Consider what the world would look like without any blues.  Remove the source and all the hues are affected.  No blue, you have no purples or greens either.  It is a primary colour.  A weird perspective, but the effects of a loss of blue from the spectrum is proven by science.  One small thing, huge impact.  Literal is the literal embodiment of all blue and his removal from the world would have profound consequences.  That parallel makes way more sense than saying Sadness = Blue Giraffe.  As for the Metafour, well, no two people looking at it will ever see the same thing.  All that is agreed upon is the colour and that it is a cat of some sort.  Will most readers garner that idea from the poem?  Probably not because it is garrishly literal and it is only one piece of a shoddy story.  It is also part of the reason that the larger a narrative is the more intricate their lessons become.  If done well readers will follow a tale deeper and deeper into the _Hero's Journey._ 

  And yet to someone who is colorblind this reasoning makes no sense at all because they have no concept of colour...But in this case it is the concept of the metaphor (Subject A = Meaning O).  The concept fails to register as it should, leaving the reader to draw their own conclusions.  Yet they still have the capacity to ask for clarification.  So how does one explain blue?  Explain the concept of colour, its billions of hues and shadings to eyes that are inherently, irreparably monochrome.  Easy, right?

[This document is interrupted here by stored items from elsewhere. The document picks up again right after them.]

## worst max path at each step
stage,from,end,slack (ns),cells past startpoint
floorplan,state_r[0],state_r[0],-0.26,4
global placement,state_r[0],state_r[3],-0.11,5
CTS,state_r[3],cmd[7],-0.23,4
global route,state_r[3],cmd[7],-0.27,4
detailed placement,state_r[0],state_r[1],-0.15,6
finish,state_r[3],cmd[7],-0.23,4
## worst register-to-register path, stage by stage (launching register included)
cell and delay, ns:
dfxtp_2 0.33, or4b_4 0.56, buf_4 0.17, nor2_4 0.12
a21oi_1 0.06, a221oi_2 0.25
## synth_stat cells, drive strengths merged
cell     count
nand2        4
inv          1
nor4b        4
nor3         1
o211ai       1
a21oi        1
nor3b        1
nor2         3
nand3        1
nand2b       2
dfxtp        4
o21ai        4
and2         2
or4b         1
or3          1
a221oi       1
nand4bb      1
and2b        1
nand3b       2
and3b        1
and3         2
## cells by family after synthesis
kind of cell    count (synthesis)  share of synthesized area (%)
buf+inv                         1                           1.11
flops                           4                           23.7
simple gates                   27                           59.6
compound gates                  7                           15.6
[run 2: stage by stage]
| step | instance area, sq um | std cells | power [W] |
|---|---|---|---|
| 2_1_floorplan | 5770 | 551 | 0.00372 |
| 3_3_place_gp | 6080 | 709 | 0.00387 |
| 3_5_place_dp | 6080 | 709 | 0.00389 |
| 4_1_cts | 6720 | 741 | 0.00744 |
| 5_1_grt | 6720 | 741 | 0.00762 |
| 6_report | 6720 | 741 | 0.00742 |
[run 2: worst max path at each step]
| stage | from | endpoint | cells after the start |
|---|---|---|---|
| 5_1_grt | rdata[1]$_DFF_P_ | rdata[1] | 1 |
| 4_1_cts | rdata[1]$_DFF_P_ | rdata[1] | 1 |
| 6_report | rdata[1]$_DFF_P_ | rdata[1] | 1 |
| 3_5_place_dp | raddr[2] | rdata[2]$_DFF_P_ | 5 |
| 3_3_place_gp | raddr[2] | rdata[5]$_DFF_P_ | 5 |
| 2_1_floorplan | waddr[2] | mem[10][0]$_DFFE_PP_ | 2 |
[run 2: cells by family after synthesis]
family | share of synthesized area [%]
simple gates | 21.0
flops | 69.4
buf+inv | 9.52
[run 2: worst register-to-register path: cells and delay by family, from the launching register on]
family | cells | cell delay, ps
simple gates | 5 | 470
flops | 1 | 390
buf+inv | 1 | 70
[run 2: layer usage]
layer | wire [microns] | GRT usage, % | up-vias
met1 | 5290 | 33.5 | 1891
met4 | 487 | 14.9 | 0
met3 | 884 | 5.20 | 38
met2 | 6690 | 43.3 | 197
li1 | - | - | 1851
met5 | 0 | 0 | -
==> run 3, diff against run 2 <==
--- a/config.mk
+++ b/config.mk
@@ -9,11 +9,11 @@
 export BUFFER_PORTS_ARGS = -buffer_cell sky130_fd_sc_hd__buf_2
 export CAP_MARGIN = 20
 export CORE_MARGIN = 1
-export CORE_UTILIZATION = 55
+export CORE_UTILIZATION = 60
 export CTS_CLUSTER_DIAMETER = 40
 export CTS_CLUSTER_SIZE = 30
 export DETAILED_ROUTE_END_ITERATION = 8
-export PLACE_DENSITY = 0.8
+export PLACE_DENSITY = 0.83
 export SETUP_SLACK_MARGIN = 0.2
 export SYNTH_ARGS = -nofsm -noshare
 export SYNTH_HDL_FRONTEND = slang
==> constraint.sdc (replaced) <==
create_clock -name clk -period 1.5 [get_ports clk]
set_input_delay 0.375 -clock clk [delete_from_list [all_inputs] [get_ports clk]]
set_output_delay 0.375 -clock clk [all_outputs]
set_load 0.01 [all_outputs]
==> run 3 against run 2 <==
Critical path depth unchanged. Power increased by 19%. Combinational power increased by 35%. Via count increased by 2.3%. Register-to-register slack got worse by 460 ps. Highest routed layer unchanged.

So how does one explain an impossible, wrong footed perspective to a normal world?  I try in the way that I relate to it, through stories.  Meaning through the piece as a whole.  A work around for the total absence of all colour.  (And until one has had to deal with these fundamental work arounds, please do not assume someone is being deliberately obtuse.  It is because no one can understand that one does not have the capacity to 'see',  muchless comprehend blue.) Can it be quantified as narrative poetry, as it is a story told in verse, yes, but qualitywise it is an entirely different matter.  It's function is simple though, to draw in the reader just enough to make them glance things from a different perspective if only for just a moment.  It isn't about profound meaning; it is about the empathy.

I'm wondering if I'm wasting my time trying to write when I cannot attach a 'value' to a metaphor...:apathy:





- D. the T.


----------



## LeeC (Aug 20, 2017)

MP
Hey, someone after my own tastes. I don't pay much attention to dogma as it changes to suit others needs, but I do know what I like to read. I've a couple suggestions to offer that might help settle your mind. The first is to read Jen's second published collection "Windfalls", specifically “The Great Japanese Earthquake of 1923.” The second, and more up "our" ally is Baxter Black's "The Buckskin Mare." A long time favorite of mine.


----------



## Darkkin (Aug 20, 2017)

LeeC said:


> MP
> Hey, someone after my own tastes. I don't pay much attention to dogma as it changes to suit others needs, but I do know what I like to read. I've a couple suggestions to offer that might help settle your mind. The first is to read Jen's second published collection "Windfalls", specifically “The Great Japanese Earthquake of 1923.” The second, and more up "our" ally is Baxter Black's "The Buckskin Mare." A long time favorite of mine.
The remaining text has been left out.